Abstract

Although significant advances have been made recently in the field of face recognition, these have some limitations, especially when faces are in different poses or have different levels of illumination, or when the face is blurred. In this study, we present a system that can directly identify an individual under all conditions by extracting the most important features and using them to identify a person. Our method uses a deep convolutional network that is trained to extract the most important features. A filter is then used to select the most significant of these features by finding features greater than zero, storing their indices, and comparing the features of other identities with the same indices as the original image. Finally, the selected features of each identity in the dataset are subtracted from features of the original image to find the minimum number that refers to that identity. This method gives good results, as we only extract the most important features using the filter to recognize the face in different poses. We achieve state-of-the-art face recognition performance using only half of the 128 bytes per face. The system has an accuracy of 99.7% on the Labeled Faces in the Wild dataset and 94.02% on YouTube Faces DB.

1. Introduction

Recently, deep neural networks and especially convolutional neural networks (CNNs) have become the most commonly used method for feature representation and have achieved good results in face recognition problems. Face recognition can be divided into two categories: face verification, where two faces are presented and the system needs to verify whether these two faces belong to the same person, and face identification, where a face image is presented with an unknown identity and the system needs to determine this identity.

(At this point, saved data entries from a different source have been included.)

===== config.mk =====
export PLATFORM = sky130hd
export DESIGN_NAME = pmod_enc_emu_flat
export DESIGN_NICKNAME = d
export VERILOG_FILES = /design/src/rtl/pmod_enc_if.sv /design/src/rtl/pmod_enc_emu.sv /design/src/flat_wrapper.sv
export SDC_FILE = /design/constraint.sdc
export NUM_CORES = 1
export LEC_CHECK = 0
export ABC_AREA = 1
export CAP_MARGIN = 20
export CORE_ASPECT_RATIO = 1.25
export CORE_MARGIN = 2
export CORE_UTILIZATION = 55
export CTS_CLUSTER_DIAMETER = 40
export DETAILED_ROUTE_END_ITERATION = 8
export GPL_TIMING_DRIVEN = 1
export PLACE_DENSITY = 0.74
export SLEW_MARGIN = 40
export SYNTH_ARGS = -nofsm -noshare
export SYNTH_HDL_FRONTEND = slang
export SYNTH_SLANG_ARGS = --single-unit

===== constraint.sdc =====
create_clock -name clk -period 4.15 [get_ports clk]
set_input_delay 0.83 -clock clk [delete_from_list [all_inputs] [get_ports clk]]
set_output_delay 0.83 -clock clk [all_outputs]
set_load 0.01 [all_outputs]

===== src/rtl/pmod_enc_if.sv =====
// Command handshake for the Pmod encoder emulator: a valid/ready transfer of
// one rotation command {dir, count}.
interface pmod_enc_if;
  logic       valid;
  logic       ready;
  logic       dir;
  logic [7:0] count;

  modport master (output valid, output dir, output count, input ready);
  modport slave  (input valid, input dir, input count, output ready);
endinterface


===== src/rtl/pmod_enc_emu.sv =====
// Pmod rotary encoder emulator: queues {dir,count} rotation commands and plays them
// out as glitch-free quadrature on A/B, alongside registered button/switch levels.
module pmod_enc_emu #(
  parameter int PHASE_CYCLES = 1000,
  parameter int GAP_CYCLES   = 5000,
  parameter int FIFO_DEPTH   = 4
) (
  input  logic           clk,
  input  logic           rst,
  pmod_enc_if.slave      cmd,
  input  logic           btn_in,
  input  logic           sw_in,
  output logic [3:0]     enc_out,
  output logic           busy,
  output logic           done,
  output logic [2:0]     level
);

  localparam int AW   = $clog2(FIFO_DEPTH);
  localparam int LW   = AW + 1;
  localparam int TMAX = (PHASE_CYCLES > GAP_CYCLES) ? PHASE_CYCLES : GAP_CYCLES;
  localparam int TW   = $clog2(TMAX);
  localparam logic [TW-1:0] PHASE_LOAD = TW'(PHASE_CYCLES - 1);
  localparam logic [TW-1:0] GAP_LOAD   = TW'(GAP_CYCLES - 1);

  typedef enum logic [1:0] {IDLE, LOAD, STEP, GAP} state_t;

  logic [8:0]    mem [FIFO_DEPTH];
  logic [AW-1:0] wr_ptr_reg, rd_ptr_reg;
  logic [LW-1:0] fill_reg;
  logic          push, pop;
  logic [8:0]    head;

  state_t        state_reg, state_next;
  logic [TW-1:0] tmr_reg, tmr_next;
  logic [7:0]    count_reg, count_next;
  logic          dir_reg, dir_next;
  logic [1:0]    phase_reg, phase_next;
  logic [1:0]    ab_reg, ab_next;       // {A, B}
  logic          done_reg, done_next;
  logic          btn_reg, sw_reg;

  // Gray position within one detent; phase 0 is the 11 rest state.
  function automatic logic [1:0] quad_ab(input logic cw, input logic [1:0] ph);
    logic [1:0] r;
    case (ph)
      2'd0:    r = 2'b11;
      2'd1:    r = cw ? 2'b01 : 2'b10;
      2'd2:    r = 2'b00;
      default: r = cw ? 2'b10 : 2'b01;
    endcase
    return r;
  endfunction

  assign cmd.ready = (fill_reg != LW'(FIFO_DEPTH));
  assign push      = cmd.valid & cmd.ready;

  always_ff @(posedge clk) begin
    if (push) mem[wr_ptr_reg] <= {cmd.dir, cmd.count};
  end

  always_ff @(posedge clk or posedge rst) begin
    if (rst) begin
      wr_ptr_reg <= '0;
      rd_ptr_reg <= '0;
      fill_reg   <= '0;
    end else begin
      if (push) wr_ptr_reg <= wr_ptr_reg + 1'b1;
      if (pop)  rd_ptr_reg <= rd_ptr_reg + 1'b1;
      case ({push, pop})
        2'b10:   fill_reg <= fill_reg + 1'b1;
        2'b01:   fill_reg <= fill_reg - 1'b1;
        default: fill_reg <= fill_reg;
      endcase
    end
  end

  always_comb begin
    state_next = state_reg;
    tmr_next   = tmr_reg;
    count_next = count_reg;
    dir_next   = dir_reg;
    phase_next = phase_reg;
    ab_next    = ab_reg;
    done_next  = 1'b0;
    pop        = 1'b0;
    head       = mem[rd_ptr_reg];
    case (state_reg)
      IDLE: if (fill_reg != '0) state_next = LOAD;
      LOAD: begin
        pop        = 1'b1;
        dir_next   = head[8];
        count_next = head[7:0];
        phase_next = 2'd0;
        ab_next    = 2'b11;
        if (head[7:0] == 8'd0) begin
          state_next = GAP;
          tmr_next   = GAP_LOAD;
        end else begin
          state_next = STEP;
          tmr_next   = PHASE_LOAD;
        end
      end
      STEP: begin
        if (tmr_reg != '0) begin
          tmr_next = tmr_reg - 1'b1;
        end else begin
          tmr_next   = PHASE_LOAD;
          phase_next = phase_reg + 2'd1;
          ab_next    = quad_ab(dir_reg, phase_reg + 2'd1);
          // Fourth advance lands back on 11: one detent finished.
          if (phase_reg == 2'd3) begin
            count_next = count_reg - 8'd1;
            if (count_reg == 8'd1) begin
              state_next = GAP;
              tmr_next   = GAP_LOAD;
            end
          end
        end
      end
      GAP: begin
        ab_next = 2'b11;
        if (tmr_reg != '0) begin
          tmr_next = tmr_reg - 1'b1;
        end else begin
          done_next  = 1'b1;
          state_next = IDLE;
        end
      end
      default: state_next = IDLE;
    endcase
  end

  always_ff @(posedge clk or posedge rst) begin
    if (rst) begin
      state_reg <= IDLE;
      tmr_reg   <= '0;
      count_reg <= '0;
      dir_reg   <= 1'b0;
      phase_reg <= 2'd0;
      ab_reg    <= 2'b11;
      done_reg  <= 1'b0;
      btn_reg   <= 1'b0;
      sw_reg    <= 1'b0;
    end else begin
      state_reg <= state_next;
      tmr_reg   <= tmr_next;
      count_reg <= count_next;
      dir_reg   <= dir_next;
      phase_reg <= phase_next;
      ab_reg    <= ab_next;
      done_reg  <= done_next;
      btn_reg   <= btn_in;
      sw_reg    <= sw_in;
    end
  end

  assign enc_out = {sw_reg, btn_reg, ab_reg[0], ab_reg[1]};
  assign busy    = (state_reg != IDLE) || (fill_reg != '0);
  assign done    = done_reg;
  assign level   = 3'(fill_reg);

endmodule


===== src/flat_wrapper.sv =====
// flat-port wrapper written by rule: the top's interface ports become plain ports
module pmod_enc_emu_flat 
#(
  parameter int PHASE_CYCLES = 1000,
  parameter int GAP_CYCLES   = 5000,
  parameter int FIFO_DEPTH   = 4
)
  (clk, rst, btn_in, sw_in, enc_out, busy, done, level, cmd_valid, cmd_dir, cmd_count, cmd_ready);
  pmod_enc_if cmd_i ();
  input  logic clk;
  input  logic rst;
  input  logic btn_in;
  input  logic sw_in;
  output logic [3:0] enc_out;
  output logic busy;
  output logic done;
  output logic [2:0] level;
  input wire logic [$bits(cmd_i.valid)-1:0] cmd_valid;
  input wire logic [$bits(cmd_i.dir)-1:0] cmd_dir;
  input wire logic [$bits(cmd_i.count)-1:0] cmd_count;
  output wire logic [$bits(cmd_i.ready)-1:0] cmd_ready;
  assign cmd_i.valid = cmd_valid;
  assign cmd_i.dir = cmd_dir;
  assign cmd_i.count = cmd_count;
  assign cmd_ready = cmd_i.ready;
  pmod_enc_emu #(.PHASE_CYCLES(PHASE_CYCLES), .GAP_CYCLES(GAP_CYCLES), .FIFO_DEPTH(FIFO_DEPTH)) u_core (.clk(clk), .rst(rst), .cmd(cmd_i), .btn_in(btn_in), .sw_in(sw_in), .enc_out(enc_out), .busy(busy), .done(done), .level(level));
endmodule

Word level (Yosys, flattened, before mapping)

Memories as Yosys holds them, arrays and structs flattened.
Index checks and enable logic that the tools add are counted.

Word-level logic and storage cells: 83
RAM bits: 36
Memories: 1
Output and inout bits: 10
Bits in registers: 38
Input bits: 14

Memories:

| memory     | depth | width | rd ports | clocked after Yosys merged registers in | write ports | RTL line           | RTL |
|---|---|---|---|---|---|---|---|
| u_core.mem | 4     | 9     | 1        | 0                                       | 1           | pmod_enc_emu.sv:28 | `logic [8:0] mem [FIFO_DEPTH];` |

Bitwise logic cells: 1
$add $sub $neg: 7
Reductions and logical operators: 17
Equality and inequality tests: 16
Muxes and demuxes: 29

Operators by type and width:

| cell                                                | count |
|---|---|
| two-way mux 13 bit                                  | 5 |
| case mux 13 bit (3 select lines)                    | 1 |
| two-way mux 2 bit                                   | 9 |
| two-way mux 8 bit                                   | 2 |
| case mux 8 bit (2 select lines)                     | 1 |
| nonzero test 13 bit                                 | 1 |
| subtractor 13 x 1 -> 13 bit (second input constant) | 1 |
| == test 2 bit (second input constant)               | 5 |
| == test 8 x 1 -> 1 bit (second input constant)      | 1 |
| logical NOT 8 bit                                   | 1 |
| != test 2 x 1 -> 1 bit (second input constant)      | 4 |
| case mux 2 bit (2 select lines)                     | 2 |
| case mux 2 bit (4 select lines)                     | 1 |
| nonzero test 2 bit                                  | 4 |
| subtractor 8 x 1 -> 8 bit (second input constant)   | 1 |
| adder 2 x 1 -> 2 bit (second input constant)        | 3 |
| == test 2 x 1 -> 1 bit (second input constant)      | 3 |
| two-way mux 1 bit                                   | 6 |
| case mux 2 bit (3 select lines)                     | 1 |
| case mux 3 bit (2 select lines)                     | 1 |
| AND reduction 2 bit                                 | 3 |
| nonzero test 3 bit                                  | 2 |
| AND reduction 5 bit                                 | 1 |
| logical NOT 2 bit                                   | 2 |
| 8 further kinds                                     | 9 |

Depth between registers and ports, before layout

Word-level depth: 5
Depth in mapped cells: 13
Mapped depth without buffers: 13

Worst setup path before layout

OpenSTA, ideal clock, no wires.

Path kind: in2reg
Start: input cmd_valid
End: register u_core.fill_reg[2], in the netlist u_core.level[2]
Required time: 4.071 ns
Buffers on the path: 0
Arrival time: 1.931 ns
Library setup time: 0.079 ns
Cell stages on the path: 8
Path slack: 2.140 ns
Cell sequence: nand2_1 -> ha_1 -> inv_1 -> fa_1 -> nor2_1 -> nor2_1 -> nand2_1 -> xor2_1

Longest elaborated chain between the ends: 3
Elaborated cells on any way between the ends: 5
Classes of those cells: 2 x eq/ne; 1 x mux; 1 x bitwise; 1 x reduce/logical

Ends and longest elaborated chain:

| element                                                               | RTL line           | RTL |
|---|---|---|
| start: declaration                                                    | flat_wrapper.sv:18 | `input wire logic [$bits(cmd_i.valid)-1:0] cmd_valid;` |
| bitwise AND 1 bit *                                                   | pmod_enc_emu.sv:56 | `assign push = cmd.valid & cmd.ready;` |
| == test 2 x 1 -> 1 bit or == test 2 bit (tied branches)               | pmod_enc_emu.sv:70 | `case ({push, pop})` |
| case mux 3 bit (2 select lines) or nonzero test 2 bit (tied branches) | n/a                |  |
| end signal: assignment                                                | pmod_enc_emu.sv:71 | `2'b10: fill_reg <= fill_reg + 1'b1;` |
| end signal: assignment                                                | pmod_enc_emu.sv:72 | `2'b01: fill_reg <= fill_reg - 1'b1;` |
| end signal: assignment                                                | pmod_enc_emu.sv:73 | `default: fill_reg <= fill_reg;` |
| end: declaration                                                      | pmod_enc_emu.sv:30 | `logic [LW-1:0] fill_reg;` |

Every way passes the cells marked *; elsewhere a longest branch is shown, timed or not.
A chain may end at the register's enable or synchronous reset.

Worst setup path after layout

Start: register u_core.state_reg[0]
End: output busy

Longest elaborated chain between the ends: 2

Ends and longest elaborated chain:

| element                  | RTL line            | RTL |
|---|---|---|
| start: declaration       | pmod_enc_emu.sv:34  | `state_t state_reg, state_next;` |
| start signal: assignment | pmod_enc_emu.sv:146 | `state_reg <= state_next;` |
| nonzero test 2 bit       | pmod_enc_emu.sv:159 | `assign busy = (state_reg != IDLE) \|\| (fill_reg != '0);` |
| logical OR 1 bit         | pmod_enc_emu.sv:159 |  |
| end: declaration         | flat_wrapper.sv:15  | `output logic busy;` |

Every way passes these cells.

==> impl_metrics.yaml <==
status:
  outcome: "complete, no violations"
min_path:
  worstHoldStart: "u_core.ab_reg[1]"
  hp-class: "flip-flop to flip-flop"
  hold-path-cell-count: 2
  worst_hold_path.endpoint: "u_core.ab_reg[1]"
setup_path:
  slowest_stage: "clkdlybuf4s50_1"
  path_buf_inv: 2
  crit_path_max_incr_delay_ns: 0.54
  crit_type: "flip-flop to output port"
  crit_family: "buffers and inverters"
  startpoint_type: "flip-flop"
  r2r_setup_slack_ns: 2.01
  cp_data_required_time_ns: 3.32
  reg2reg_depth: 11
  crit_chain: "inv_1 > ha_1 > nand3_1 > clkdlybuf4s50_1"
  reg2reg_from: "u_core.rd_ptr_reg[0]"
  critPathMaxFanout: 5
  endpoint_kind: "output port"
  r2r-end: "u_core.tmr_reg[6]"
  worstPathArrival_ns: 1.73
placement:
  post-place-ws_ns: 1.58
  finalWeightedCongestion: 0.808
  io_buffers: 23
  placed_cells: 529
  place_area_um2: 4090
  hpwl_um: 5240
final_layout:
  n_antenna_cell: 0
  layout-drive-gt1-share: 0.0808
  nNetsFinal: 484
  fin_area_um2: 4280
  final_cell_count_no_fill: 545
  final_core_util: 0.644
  largest_reg_flops: 36
  synthToLayoutAreaGrowth_pct: 12.1
floorplan:
  num_rows: 33
  core_um2: 6650
  start_util: 0.574
  ios: 24
  die_h_um: 97.2
  dieArea_um2: 7630
  die_x_um: 78.5
sta:
  setup_ws_ns: 1.59
  finalSetupTns_ns: 0
  setup_viol: 0
  fin_crit_ns: 2.56
  slew_viol_final: 0
  max-slew-margin-rel: 0.520
  hold_viol_final: 0
  clock_skew_ns: 0.0106
  worst_pin_slew_ns: 0.717
  rsz0062_at_grt: "no"
  clock.fmax_mhz: 390
  fin_crit_sh: 0.617
routing:
  vias_per_cell: 5.10
  drt_first_pass_iters: 4
  drcViolationCount: 0
  drt_wl_total_um: 6960
  routed-via-count: 2777
  wl_per_cell_um: 12.8
  initialDrtViolationCount: 148
  final_antenna_net_count: 0
logic_synthesis:
  synth_nets: 460
  yosysWarnings: 0
  syn_area_um2: 3820
  async_flop_share: 0.514
  synthCells: 429
  syn_avg_cell_area_um2: 8.90
  yosys_most_used_dff: "edfxtp_1"
  synth.distinct_cells: 35
  ys_ff_latch: 74
  synth_top_area_share: 0.283
  synth_area_leaders: "edfxtp_1 (28%), dfrtp_1 (24%), nand2_1 (12%)"
  yosys.area.top_type: "edfxtp_1"
  synth-edff-count: 36
  synth-seq-area-share: 0.533
clock_network:
  cts_tree: "yes"
  cts_made_buffers: 9
  post_cts_resized: 0
  cts.sinks: 74
  clock_latency_ns: 0.34
  cts_buffer_depth: 2
  post_cts_buffers: 0
  clk_pin_slew_ns: 0.08
  clockRootBuffer: "clkbuf_8"
  hold_buffers: 0
  htreeDepth: 3
global_route:
  grt_start_max_net_pins: 39
  track_usage: 0.202
  grt_pass1_vias: 2805
  grt_pass1_wl_um: 12200
  grt.overflow.total: 0
  antenna_found_initial: 0
power:
  ir_worst_vdd_mv: 0.330
  p_per_area_nw_per_um2: 392
  leakagePower_nw: 1.88
run:
  max_cap_violations: 0
-- tightest hold or removal path, cell delays in order (launching register included) --
cell     delay (ns)
dfstp_2        0.37
nand2_1        0.05
o21ai_0        0.07
-- power by group --
| group | switching, mW | internal, mW |
|---|---|---|
| Combinational | 0.145 | 0.0996 |
| Sequential | 0.0374 | 0.874 |
| Clock | 0.256 | 0.264 |
| Total | 0.438 | 1.24 |
-- through the flow --
step,total power [mW],hold WS [ns]
after floorplan,1.07,0.464
after global routing,1.76,0.509
after CTS,1.69,0.495
final,1.68,0.493
after global placement,1.16,0.480
after detailed placement,1.18,0.483
-- kinds of logic after synthesis --
family,count (synthesis),synth area share
AND/OR/NAND/NOR,213,0.240
flip-flops,74,0.533
buffers and inverters,65,0.0727
AO/OA/AOI/OAI,47,0.0675
adder cells (fa/ha/maj),17,0.0577
XOR/XNOR,13,0.0298
-- cell usage in the layout, fill, tap and decap left out, drive strengths merged --
master,instances
o211ai,1
clkdlybuf4s50,23
nor2,47
inv,54
clkinv,3
fa,1
a22oi,2
nand4,2
nor3b,1
edfxtp,36
a211o,1
clkbuf,12
or2,1
xnor2,2
nand2,131
nor3,1
clkinvlp,1
ha,16
o21ai,29
nand3,30
buf,1
o22ai,5
dfrtp,36
xor2,11
dfstp,2
a21oi,9
-- Yosys cell counts, types with 2 or more instances --
| cell | instances |
|---|---|
| a21oi_1 | 9 |
| buf_6 | 2 |
| o21ai_0 | 27 |
| o21ai_1 | 2 |
| dfstp_2 | 2 |
| nand2_2 | 4 |
| xnor2_1 | 2 |
| inv_2 | 2 |
| buf_4 | 3 |
| clkbuf_1 | 2 |
| nor2_1 | 40 |
| dfrtp_1 | 36 |
| edfxtp_1 | 36 |
| nand2_1 | 125 |
| nand4_1 | 2 |
| xor2_1 | 11 |
| buf_2 | 4 |
| nand3_1 | 28 |
| o22ai_1 | 5 |
| nor2_2 | 6 |
| ha_1 | 16 |
| nand2_4 | 2 |
| inv_1 | 50 |
| a22oi_1 | 2 |
-- layer usage --
layer,global-route usage,vias to the layer above,share of wire
li1,-,1421,-
met1,0.223,1292,0.43
met2,0.368,46,0.52
met3,0.0455,18,0.025
met4,0.0823,0,0.022
met5,0,-,0
-- layout make-up --
type	count	area, um^2
Clock inverter	4	23.8
Inverter	54	205
Sequential cell	74	2030
Timing Repair Buffer	24	238
Fill cell	553	2370
Tap cell	87	109
Multi-Input combinational cell	290	1510
Clock buffer	12	165
-- worst max-delay path by stage --
stage	startpoint	end	slack, ns	cells after the start
floorplan	cmd_valid	u_core.level[2]	2.14	8
global placement	cmd_valid	u_core.level[2]	1.62	9
detailed placement	cmd_valid	u_core.level[2]	1.58	9
CTS	u_core.state_reg[0]	busy	1.58	4
global route	u_core.state_reg[0]	busy	1.46	4
finish	u_core.state_reg[0]	busy	1.59	4
Note: power is estimated with default switching activity, not from simulation.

Most existing works that have focused on face recognition have achieved a high level of success [113]. However, if the pose is significantly changed or the face is presented at an angle, the individual cannot be identified.

Previous approaches to face recognition that are based on the discriminative classification model (face identification) are trained on a dataset of known identities, and an intermediate bottleneck layer is used as a representation for recognition. This approach generalizes a very large representation for each face, but some works have tried to reduce this dimensionality using PCA [10].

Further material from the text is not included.